Andrew must have followed me upstairs. I was suddenly aware of him blocking my way when I tried to pass him on the landing; he stopped me clumsily but peremptorily, as though I must know what he wanted. Confused, I wondered if he was angry with me for some reason. Then — buried in the completed blackness against his sour heavy clothes, nose and throat full of new intimacy with the unknown of his body — I was more mystified and gratified than anything. Or, I felt as if I was falling through the lit surface of things, out into a new realm of experience where everything was upside-down, and darker. As soon as I guessed that this darker world existed, I wanted to enter it and try what was there. Honestly, until that moment, I hadn’t even liked him.

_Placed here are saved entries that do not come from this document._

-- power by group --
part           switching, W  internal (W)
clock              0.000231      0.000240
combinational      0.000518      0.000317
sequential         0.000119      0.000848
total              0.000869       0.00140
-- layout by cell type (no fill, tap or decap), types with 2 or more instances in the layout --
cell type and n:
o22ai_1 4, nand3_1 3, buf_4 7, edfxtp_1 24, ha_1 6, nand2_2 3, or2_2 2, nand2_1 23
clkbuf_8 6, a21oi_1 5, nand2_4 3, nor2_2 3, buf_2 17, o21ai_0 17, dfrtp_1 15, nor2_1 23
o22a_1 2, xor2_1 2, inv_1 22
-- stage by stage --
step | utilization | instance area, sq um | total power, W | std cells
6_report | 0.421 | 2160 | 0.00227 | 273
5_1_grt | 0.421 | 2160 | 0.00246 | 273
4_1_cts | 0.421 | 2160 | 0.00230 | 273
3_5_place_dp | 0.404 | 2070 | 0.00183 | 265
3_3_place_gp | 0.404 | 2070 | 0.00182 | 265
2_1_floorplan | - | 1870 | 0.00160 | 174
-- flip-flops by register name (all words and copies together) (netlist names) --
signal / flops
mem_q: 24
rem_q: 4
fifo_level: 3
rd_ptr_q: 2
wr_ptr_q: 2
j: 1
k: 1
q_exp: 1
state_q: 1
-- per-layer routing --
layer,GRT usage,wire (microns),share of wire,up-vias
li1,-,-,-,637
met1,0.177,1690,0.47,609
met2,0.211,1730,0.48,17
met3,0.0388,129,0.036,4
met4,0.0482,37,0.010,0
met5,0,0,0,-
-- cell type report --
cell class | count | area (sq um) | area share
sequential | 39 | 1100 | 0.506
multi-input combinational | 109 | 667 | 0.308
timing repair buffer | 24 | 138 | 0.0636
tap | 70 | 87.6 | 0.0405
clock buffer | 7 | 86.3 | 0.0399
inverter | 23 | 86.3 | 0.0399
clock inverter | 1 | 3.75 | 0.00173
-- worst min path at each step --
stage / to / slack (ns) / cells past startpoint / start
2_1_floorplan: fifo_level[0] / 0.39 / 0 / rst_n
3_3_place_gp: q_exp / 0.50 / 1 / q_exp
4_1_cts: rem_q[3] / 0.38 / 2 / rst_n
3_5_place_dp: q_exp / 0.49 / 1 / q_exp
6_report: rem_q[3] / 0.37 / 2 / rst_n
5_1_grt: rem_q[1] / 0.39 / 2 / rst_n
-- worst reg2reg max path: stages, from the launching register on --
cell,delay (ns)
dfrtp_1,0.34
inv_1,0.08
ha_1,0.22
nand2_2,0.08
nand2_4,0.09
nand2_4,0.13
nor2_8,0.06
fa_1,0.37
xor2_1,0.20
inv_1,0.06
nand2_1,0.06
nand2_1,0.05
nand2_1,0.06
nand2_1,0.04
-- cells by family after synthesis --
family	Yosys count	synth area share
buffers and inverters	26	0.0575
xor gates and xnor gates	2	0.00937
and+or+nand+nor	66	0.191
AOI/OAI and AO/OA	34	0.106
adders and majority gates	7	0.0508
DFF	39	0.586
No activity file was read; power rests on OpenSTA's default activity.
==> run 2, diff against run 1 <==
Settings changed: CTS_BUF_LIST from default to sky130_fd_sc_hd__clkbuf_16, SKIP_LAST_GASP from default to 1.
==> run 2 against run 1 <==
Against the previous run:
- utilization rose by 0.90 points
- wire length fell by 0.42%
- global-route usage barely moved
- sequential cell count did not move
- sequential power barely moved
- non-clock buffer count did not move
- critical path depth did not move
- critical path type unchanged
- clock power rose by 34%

Of course, this way of telling the story — this stuff about the darkness — is also a romance, a dangerous romance. And looking back, I understand now that Andrew liked me because he made a mistake about me. Because I’d had a baby and hadn’t gone to university, and because I was shy in those days and painted my eyes and could cook and was wary of joining in the arguments, he misinterpreted my character: which was fair enough, all the signs were pretty misleading. In his mythology women ought to be intuitive and enigmatic and wholesome — a safe place in which the lights of male striving and intellect could heal themselves. Whereas I was hoping: now he’ll listen to what I think. To this man, I thought, I can tell the truth at last.

Each of us wanted the other to be the darkness, listening.

Nicky made drawings of the men he worked with on the bypass — I still have them. They are done in pencil in a notebook when they were taking a break, or whenever he wasn’t busy and the foreman wasn’t looking. He told me the men teased him for it but they gathered round to look at themselves: hunched against vibration, tamping the road surface with a rammer; or hunkered over the nub of a cigarette and a mug of tea, paging a thumbed-soft copy of some porn magazine; or craning, hands on levers, to see out of the cab of an excavator. Pages are torn out of the notebook where he gave sketches away. (These men also called him Blackie and gave him the dirtiest work to do, emptying the portable latrines.)

Nicky had lost his way at the art college; the teachers weren’t interested in his drawings from real life. The paintings he did — his final show was a series of repeated marks in thick acrylic, built into rectangular blocks — were quite striking and seemed to impress people. He took them very seriously and they got him good marks. But I don’t think he really knew why he was painting them or what they meant. He wasn’t clever, not in that way. Although I never said so, I could always see through those paintings to an emptiness behind. I can’t see through the little drawings in that notebook, or the ones in other notebooks which he did of me and Lukie and the others — so exact and sure and graceful. The surface of these drawings has its own interior which I can’t penetrate, no matter how hard I stare. (And I don’t stare, not all that often. All this happened long ago, it’s history now.)